PATTERN Cited by 1 source

Pre-silicon validation partnership¶

Intent¶

Ship a workload-representative benchmark suite to CPU / SoC / accelerator vendors and collaborate with them on pre-silicon simulations and early-silicon bring-up — so that microarchitectural tuning + SoC-level optimizations on the vendor's roadmap products land matched to your production workload shape, not to the vendor's own synthetic benchmark suite.

Context¶

A hyperscaler's hardware procurement cycle spans years. By the time a vendor's chip is available and benchmarkable in production, tens of millions of dollars of design decisions have already been locked in. If those decisions were tuned against a benchmark that doesn't represent hyperscale workloads (see concepts/benchmark-methodology-bias), the chip will land with suboptimal performance on the workloads that drive capacity planning.

The fix is to get your workload-representative benchmark into the vendor's pre-silicon flow — architectural simulators, early silicon test chips, cycle-accurate models — so tuning happens against the right shape from the start.

Mechanism¶

Precondition — a workload-representative benchmark exists¶

You cannot run this pattern without a workload-representative benchmark that your vendor can share + execute. At Meta that artifact is DCPerf.

Two-phase collaboration¶

Pre-silicon. Run the benchmark against the vendor's architectural simulators + cycle-accurate models. Iterate on microarchitecture parameters (pipeline depths, cache sizes + hierarchy, branch-prediction structures, SoC power-management policies). "There have been multiple instances where we have been able to identify performance optimizations in areas such as CPU core microarchitecture settings and SOC power management optimizations." (Source: sources/2024-08-05-meta-dcperf-open-source-benchmark-suite)
Early-silicon. Run the benchmark on the first test chips. Catch performance bugs before mass production; catch system- software issues (firmware, driver, kernel, scheduler) before the chip lands in production data centers.

Duration¶

Meta reports two years of this collaboration cadence with "leading CPU vendors" across pre-silicon and/or early-silicon setups. It's not a one-shot engagement; it's a continuous partnership through the vendor's chip-design + bring-up timeline.

Bidirectional outcomes¶

Meta frames this collaboration as feeding optimizations in two directions: vendor ships a better chip for Meta's workload; Meta ships cleaner benchmarks + more characterization data back to the vendor. Both parties benefit; the benchmark is the common-language artifact.

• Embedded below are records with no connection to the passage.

<file path="config.mk">
export PLATFORM = sky130hd
export DESIGN_NAME = bus_polarity_latch
export DESIGN_NICKNAME = d
export VERILOG_FILES = /design/src/rtl/bus_polarity_latch.sv
export SDC_FILE = /design/constraint.sdc
export NUM_CORES = 1
export LEC_CHECK = 0
export ABC_CLOCK_PERIOD_IN_PS = 2960
export CORE_UTILIZATION = 40
export DETAILED_ROUTE_END_ITERATION = 16
export GPL_ROUTABILITY_DRIVEN = 1
export PLACE_DENSITY = 0.58
export SYNTH_ARGS = -nofsm -noshare
export SYNTH_HDL_FRONTEND = slang
export SYNTH_SLANG_ARGS = --single-unit
</file>
<file path="constraint.sdc">
create_clock -name clk -period 2.96 [get_ports clk]
set_input_delay 0.444 -clock clk [delete_from_list [all_inputs] [get_ports clk]]
set_output_delay 0.444 -clock clk [all_outputs]
set_load 0.01 [all_outputs]
</file>
<file path="src/rtl/bus_polarity_latch.sv">
module bus_polarity_latch #(
  parameter int CNT_W = 16
) (
  input  logic             clk,
  input  logic             por_n,
  input  logic             rx_raw,
  input  logic             tx_in,
  input  logic [CNT_W-1:0] limit,
  output logic             rx_out,
  output logic             tx_out,
  output logic             inverted
);

  logic [1:0]       sync;
  logic [CNT_W-1:0] low_cnt;
  logic             rx_s;

  assign rx_s = sync[1];

  always_ff @(posedge clk or negedge por_n) begin
    if (!por_n) sync <= 2'b11;
    else        sync <= {sync[0], rx_raw};
  end

  always_ff @(posedge clk or negedge por_n) begin
    if (!por_n) begin
      low_cnt  <= '0;
      inverted <= 1'b0;
    end else if (rx_s) begin
      low_cnt  <= '0;
    end else if (low_cnt >= limit) begin
      inverted <= 1'b1;
    end else begin
      low_cnt  <= low_cnt + 1'b1;
    end
  end

  assign rx_out = rx_s ^ inverted;
  assign tx_out = tx_in ^ inverted;

endmodule


</file>
======== Word-level counts from Yosys, hierarchy flattened ========
Index checks and enable logic that the tools add are counted.
word-level totals
  register bits after elaboration ......... 19
  word-level logic and storage cells ...... 12
  input port bits ......................... 20
  output and inout port bits .............. 3
operators by class
  mux-type cells .......................... 2
  reductions and logical operators ........ 1
  equality and inequality tests ........... 1
  $lt $le $gt $ge ......................... 1
  $add $sub $neg .......................... 1
  bitwise operators ....................... 3
operators by type and width
  kind                                           number
  2-to-1 mux 16 bit                              2
  adder 16 x 1 -> 16 bit, second input constant  1
  >= comparator 16 bit                           1
  inequality test 2 bit, second input constant   1
  AND reduction 2 bit                            1
  bitwise XOR 1 bit                              2
  inverter 1 bit                                 1

======== Longest topological paths before layout ========
Gate-level depths: netlist of the first run.
  depth after elaboration ................. 3
  gate-level depth with buffers ........... 9
  depth with buffers taken out ............ 7

======== Worst setup path before layout of the first run ========
Ideal clock, no wire load.
  kind .................................... input port to flip-flop
  from .................................... input limit[6]
  to ...................................... register low_cnt[3]
  data required time ...................... 2.835 ns
  stages .................................. 8
  library setup time ...................... 0.125 ns
  buffers on the path ..................... 1
  data arrival time ....................... 2.237 ns
  slack ................................... 0.598 ns
  path through ............................ inv_1 -> ha_1 -> a41oi_1 -> o21ai_1 -> a2111o_1 -> buf_2 -> nor3_1 -> mux2_4
between the ends
  longest elaborated chain between the ends .. 2
ends and longest elaborated chain
  item                                    line  text
  start: declaration                      8     input logic [CNT_W-1:0] limit,
  >= comparator 16 bit                    31    end else if (low_cnt >= limit) begin
  inequality test 2 bit (no source line)  n/a
  end signal: assignment                  34    low_cnt <= low_cnt + 1'b1;
  end: declaration                        15    logic [CNT_W-1:0] low_cnt;
Every way passes these cells.
A chain may end at the register's enable or synchronous reset.

======== Worst setup path after layout of the first run ========
  from .................................... input limit[6]
  to ...................................... register low_cnt[12]
Same word-level chain as after synthesis.

==> results of run 1 <==
-- cell usage after synthesis (3+ instances only) --
| library cell | n | area (µm²) |
|---|---|---|
| a21oi_1 | 12 | 60.1 |
| clkbuf_1 | 3 | 11.3 |
| dfrtp_1 | 17 | 425 |
| ha_1 | 17 | 213 |
| inv_1 | 19 | 71.3 |
| mux2_2 | 3 | 33.8 |
| nand2_1 | 8 | 30.0 |
| nand3_1 | 7 | 35.0 |
| nand4_1 | 4 | 25.0 |
| nor2_1 | 12 | 45.0 |
| nor2b_1 | 7 | 43.8 |
| nor3_1 | 8 | 40.0 |
| o21ai_0 | 4 | 20.0 |
| o31ai_1 | 5 | 37.5 |
| or3_1 | 4 | 25.0 |
| or4_1 | 5 | 37.5 |
-- registers in the layout (all words and copies together), names as in the netlist --
name	cells
low_cnt	16
inverted	1
sync	2
-- cell type report --
type	count	area (µm²)
Fill cell	331	1600
Multi-Input combinational cell	123	932
Sequential cell	19	478
Timing Repair Buffer	30	280
Inverter	19	71.3
Tap cell	46	57.6
Clock buffer	4	45.0
-- critical path, delay by kind of cell --
kind | cells | cell delay [ns]
simple gates | 1 | 0.34
buf+inv | 3 | 0.67
compound gates | 3 | 0.72
mux | 1 | 0.37
fa+ha+maj | 1 | 0.30
-- power by group through the flow --
stage / logic [mW] / registers (mW) / clock network [mW]
detailed placement: 0.0989 / 0.287 / 0
global placement: 0.0966 / 0.286 / 0
floorplan: 0.0540 / 0.279 / 0
CTS: 0.0998 / 0.282 / 0.193
finish: 0.0981 / 0.282 / 0.189
global route: 0.108 / 0.284 / 0.207
-- metal layers --
layer,up-vias,wire length [µm],GRT usage (%)
li1,666,-,-
met1,615,1550,24.1
met2,46,1600,30.6
met3,6,174,3.26
met4,0,64,7.95
met5,-,0,0
-- cell families after synthesis --
group	after synthesis	share of synthesized area, %
AO/OA/AOI/OAI	33	17.2
flip-flops	19	31.6
AND/OR/NAND/NOR	64	23.5
adder cells (fa/ha/maj)	17	14.1
multiplexers	7	5.72
buffers and inverters	25	6.63
XOR/XNOR	2	1.16
-- per-stage QoR --
stage	hold slack, ns	cell area (µm²)	util [%]	setup TNS, ns
6_report	0.361	1860	53.8	0
5_1_grt	0.365	1860	53.8	0
4_1_cts	0.362	1860	53.8	0
3_5_place_dp	0.347	1820	52.5	-0.0200
3_3_place_gp	0.348	1820	52.5	0
2_1_floorplan	0.148	1510	-	0
-- worst paths after layout --
path | startpoint | to
worst min-delay path | sync[0]$_DFF_PN1_ | sync[1]$_DFF_PN1_
worst max-delay path | limit[6] | low_cnt[12]$_DFFE_PN0P_
max in group asynchronous | por_n | low_cnt[2]$_DFFE_PN0P_
min in group asynchronous | por_n | low_cnt[7]$_DFFE_PN0P_
worst max register to register | low_cnt[0]$_DFFE_PN0P_ | low_cnt[5]$_DFFE_PN0P_
worst min register to register | sync[0]$_DFF_PN1_ | sync[1]$_DFF_PN1_
-- cell usage in the layout (no fill, tap or decap), types with 2 or more instances in the layout --
cell type and n:
nor2b_1 7, nor4_1 2, dfrtp_1 17, nand3_1 7, a21oi_1 12, nand4_1 4, clkbuf_8 3, nor3_1 8
inv_1 19, mux2_2 3, clkdlybuf4s50_1 22, or3_1 4, ha_1 17, mux2_4 2, o311ai_2 2, dfstp_2 2
nand2_1 8, mux2_1 2, xor2_1 2, o31ai_1 5, nor2_1 12, or4_1 5, buf_4 8, and3_1 2
o21ai_0 4, and4_1 2, o21ai_1 2
==> impl_results.md, run 1 <==
* Post-DP HPWL at 2570 µm
* Antenna viol nets, final at 0
* Startpoint types: input port
* Largest net degree at the start of global routing at 26
* NetSw at roughly 0.15 mW
* Hold path depth at 0
* WL/cell at ~14 µm
* CTS root buffer: clkbuf_8
* CP peak stage delay at between 0.4 and 0.5 ns
* Placed cell count at ~240
* Worst-Margin Slew at ~0.9 ns
* CP Data Arrival Time at between 2 and 3 ns
* Tot Pwr at roughly 0.57 mW
* Initial antenna violation count at 0
* CP endpoint kind: flip-flop
* GRT Util Overall at 18.7%
* # port buffers at 22
* CTS Sinks at 19
* Cts hold-fix bufs at 0
* Starting Density at a little over two fifths
* Comb pwr share at 17.3%
* Pwr dens at 305 nW/µm²
* Final period utilization at between 90% and 100%
* CTS tree: yes
* Fin. max-slew vios at 0
* Std-Cell Core Area at ~3500 µm²
* Vias per cell at between 5 and 6
* Area Overhead vs Synth at 23.4%
* Worst path slowest cell: clkdlybuf4s50_1
* Clock period minus worst slack at roughly 2.7 ns
* Crit path cell chain: clkdlybuf4s50_1 > inv_1 > ha_1 > a41oi_1 > o21ai_1 > a2111o_1 > buf_4 > nor4_1 > mux2_2
* GPL Wtd Cong at just over 0.8
* Worst Hold Class: reg2reg
* Kind of critical path: in2reg
* DIE AREA at roughly 4000 µm²
* DRC violations left at 0
* Syn Area/Cell at ~9.0 µm²
* Status: completed
* Clock transition at the registers of the reported paths at 0.07 ns
* Post-Synthesis Cell Area at 1510 µm²
* Internal cell power at ~0.42 mW
* I/O pins at 23
* Worst VDD drop at roughly 200 µV
* Total Wirelength at around 3400 µm
* Post-Place Setup Slack at -0.00820 ns
* Starting DRT DRC Count at 66
* Final setup skew at between 0.0015 and 0.002 ns
* TritonRoute pass-1 iters at 4
* TritonCTS buffer count at 3
* Worst-skew pair later-pin latency at about 0.26 ns
* # nets final at roughly 230
* Post-Layout Cell Count at between 200 and 250
* First-pass GRT wire length at 5840 µm
* # rows at 21
* Syn_nets at between 200 and 250
* Register area share after synthesis at between 30% and 40%
* Max_cap viols at 0
* Post-CTS Resized at 0
* Setup bufs post-CTS at 0
* Fmax at 371 MHz
* Seq pwr share at approximately half
* Vias in the first global route at roughly 1.3k
* Worst Path Max Fanout at 10
* Gr ovfl total at 0
* Post-synth EDFFs at 0
* RSZ-0062 raised after global routing: false
* Die extent in x at roughly 63 µm
* Htree depth at 1
* Ant diodes at 0
* Final Hold Fails at 0
* Top_reg_cell synth: dfrtp_1
* FF-to-FF path depth at 7
* Number of synthesis warnings at 0
* Setup WS post-layout at 0.262 ns
* Slew headroom at between 30% and 40%
* P_leak at 0.846 nW
* CTS max path bufs at 2
* Count of final setup violators at 0
* Worst reg2reg setup slack at 0.36 ns
* Switching share of power at between 20% and 30%
* FF+latch count, synth at 19
* Layout cells sized above 1 at between 10% and 20%
* Vias at about 1.3k
* Req. time, crit path at ~3.1 ns
* Cell count after synthesis at roughly 170
* Vert. Die Dim at between 60 and 70 µm
* Ys async rst share at 100%
* Synth cell types at 38
* Clock Power Share at between 30% and 40%
Power figures use the tool's default switching activity.
==> run 2, diff against run 1 <==
--- a/config.mk
+++ b/config.mk
@@ -10,6 +10,8 @@
 export DETAILED_ROUTE_END_ITERATION = 16
 export GPL_ROUTABILITY_DRIVEN = 1
 export PLACE_DENSITY = 0.58
+export SLEW_MARGIN = 10
 export SYNTH_ARGS = -nofsm -noshare
 export SYNTH_HDL_FRONTEND = slang
 export SYNTH_SLANG_ARGS = --single-unit
+export TNS_END_PERCENT = 1
==> results of run 2 <==
The final DEF is identical to that of run 1; final timing and power are the same.
==> run 3, diff against run 2 <==
--- a/config.mk
+++ b/config.mk
@@ -10,6 +10,7 @@
 export DETAILED_ROUTE_END_ITERATION = 16
 export GPL_ROUTABILITY_DRIVEN = 1
 export PLACE_DENSITY = 0.58
+export SKIP_LAST_GASP = 1
 export SLEW_MARGIN = 10
 export SYNTH_ARGS = -nofsm -noshare
 export SYNTH_HDL_FRONTEND = slang
==> results of run 3 <==
The final DEF is identical to that of run 1; final timing and power are the same.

Canonical instance — Meta + CPU vendors via DCPerf¶

Meta explicitly states:

"Over the last two years we have collaborated with leading CPU vendors to further validate DCPerf on pre silicon and/or early silicon setups to debug performance issues and identify hardware and system software optimizations on their roadmap products."

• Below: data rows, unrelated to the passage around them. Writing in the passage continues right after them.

===== src/rtl/xdec_router.sv =====
// Module: top of the shared-encoding decode router.
// Connects the identifier registers, the stall window and the enable
// gating. Decoding is withheld while a switch stall is in progress.
// Assumes fetch holds its instruction while stall is high.
module xdec_router
    import xdr_pkg::*;
#(
    parameter int          NUM_EXT    = 3,
    parameter int          STALL_CYC  = 3,
    parameter logic [31:0] VENDOR     = DEF_VENDOR,
    parameter logic [31:0] ARCH_BASE  = DEF_ARCH_BASE,
    parameter logic [6:0]  SHARED_OPC = DEF_SHARED_OPC,
    localparam int         NUM_ENG    = NUM_EXT + 1,
    localparam int         ENG_W      = $clog2(NUM_ENG)
) (
    input  logic               clk,
    input  logic               rst_n,
    input  logic               csr_we,
    input  logic               csr_sel,
    input  logic [31:0]        csr_wdata,
    input  logic               csr_rsel,
    output logic [31:0]        csr_rdata,
    input  logic [NUM_EXT-1:0] ext_mask,
    input  logic               insn_valid,
    input  logic [31:0]        insn,
    output logic [NUM_ENG-1:0] dec_en,
    output logic               illegal,
    output logic               stall
);

    logic [ENG_W-1:0] eng_sel;
    logic             go;
    logic             unused_insn_hi;

    // Only the major opcode takes part in routing.
    assign unused_insn_hi = ^insn[31:7];

    // Identifier register pair.
    xdr_idreg #(
        .NUM_ENG  (NUM_ENG),
        .VENDOR   (VENDOR),
        .ARCH_BASE(ARCH_BASE)
    ) u_idreg (
        .clk    (clk),
        .rst_n  (rst_n),
        .wr_en  (csr_we),
        .wr_sel (id_sel_e'(csr_sel)),
        .wr_data(csr_wdata),
        .rd_sel (id_sel_e'(csr_rsel)),
        .rd_data(csr_rdata),
        .eng_sel(eng_sel)
    );

    // Stall window after each identifier write.
    xdr_stall #(
        .STALL_CYC(STALL_CYC)
    ) u_stall (
        .clk  (clk),
        .rst_n(rst_n),
        .wr_en(csr_we),
        .stall(stall)
    );

    // Decode proceeds only for a valid instruction outside a stall.
    assign go = insn_valid & ~stall;

    // Enable gating.
    xdr_route #(
        .NUM_ENG   (NUM_ENG),
        .SHARED_OPC(SHARED_OPC)
    ) u_route (
        .go      (go),
        .opcode  (insn[6:0]),
        .eng_sel (eng_sel),
        .ext_mask(ext_mask),
        .dec_en  (dec_en),
        .illegal (illegal)
    );

    // at most one engine is enabled.
    a_r4_onehot0: assert property (@(posedge clk) disable iff (!rst_n)
        $onehot0(dec_en));

    // an illegal instruction reaches no engine.
    a_r6_exclusive: assert property (@(posedge clk) disable iff (!rst_n)
        illegal |-> (dec_en == '0));

    // nothing is decoded while the stall is requested.
    a_r7_quiet: assert property (@(posedge clk) disable iff (!rst_n)
        stall |-> (dec_en == '0 && !illegal));

    // no valid instruction, no enable and no flag.
    a_r9_idle: assert property (@(posedge clk) disable iff (!rst_n)
        !insn_valid |-> (dec_en == '0 && !illegal));

    // non-shared encodings always go to the base engine.
    a_r5_base: assert property (@(posedge clk) disable iff (!rst_n)
        (insn_valid && !stall && insn[6:0] != SHARED_OPC) |-> (dec_en == NUM_ENG'(1)));

endmodule
$ cat src/rtl/gf2_isect_pkg.sv
// Package: shared types and table indices for the GF(2) intersection block.
// Assumes nothing beyond IEEE 1800-2017.
package gf2_isect_pkg;

    // Sequencer states: idle, elimination steps, result capture.
    typedef enum logic [1:0] {
        ST_IDLE = 2'd0,
        ST_RUN  = 2'd1,
        ST_FIN  = 2'd2
    } run_state_t;

    // Pivot table roles: set A alone, set B alone, union of both.
    localparam int TBL_A   = 0;
    localparam int TBL_B   = 1;
    localparam int TBL_U   = 2;
    localparam int NUM_TBL = 3;

endpackage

The wiki diagrams this as part of the same post (sources/2024-08-05-meta-dcperf-open-source-benchmark-suite): "areas of HW/SW design where we have seen DCPerf being representative of production usage and being beneficial for delivering relevant performance signals and help with optimizations."

Open-sourcing DCPerf expands the partnership from Meta↔vendors to any hyperscale-relevant organisation ↔ any vendor with access to the suite.

Why it works¶

Shifts tuning left. Optimization happens while design is still malleable, not after the chip is taped out.
Aligns vendor incentives with hyperscaler workload. The vendor's public SPEC numbers still matter for non-hyperscaler customers, but Meta-specific-optimization is earned through DCPerf, not assumed.
Catches bugs cheap. Performance / correctness issues found pre-silicon cost orders of magnitude less to fix than post-silicon.
Enables novel architectures. Chiplet, heterogeneous-core clusters, and mixed-ISA platforms are evaluated against representative workloads before mass deployment; Meta specifically names DCPerf validation on chiplet-based architectures.

Anti-patterns¶

Wait for generally-available silicon. Too late — the relevant design decisions have already been made against someone else's benchmark.
NDA-only benchmark. If the benchmark can't be shared in the vendor's simulator / early-silicon environment, the partnership can't run. Meta's answer is open-sourcing DCPerf outright.
Aggregate-score-only evaluation. A chip can score well on a benchmark while mispredicting the microarchitectural behaviour the benchmark is supposed to proxy; validate at the right level (see concepts/benchmark-representativeness).

Seen in¶

sources/2024-08-05-meta-dcperf-open-source-benchmark-suite — Meta's two-year DCPerf vendor-collaboration disclosure. Multiple identified optimizations in core microarchitecture and SoC power management.

systems/dcperf — the benchmark artifact this pattern depends on.
patterns/workload-representative-benchmark-from-production — the prerequisite pattern; you can't run pre-silicon validation without the benchmark.
concepts/benchmark-representativeness — the property the partnership exploits.
concepts/hyperscale-compute-workload — the workload shape vendors tune toward through this partnership.
companies/meta — canonical hyperscaler instance.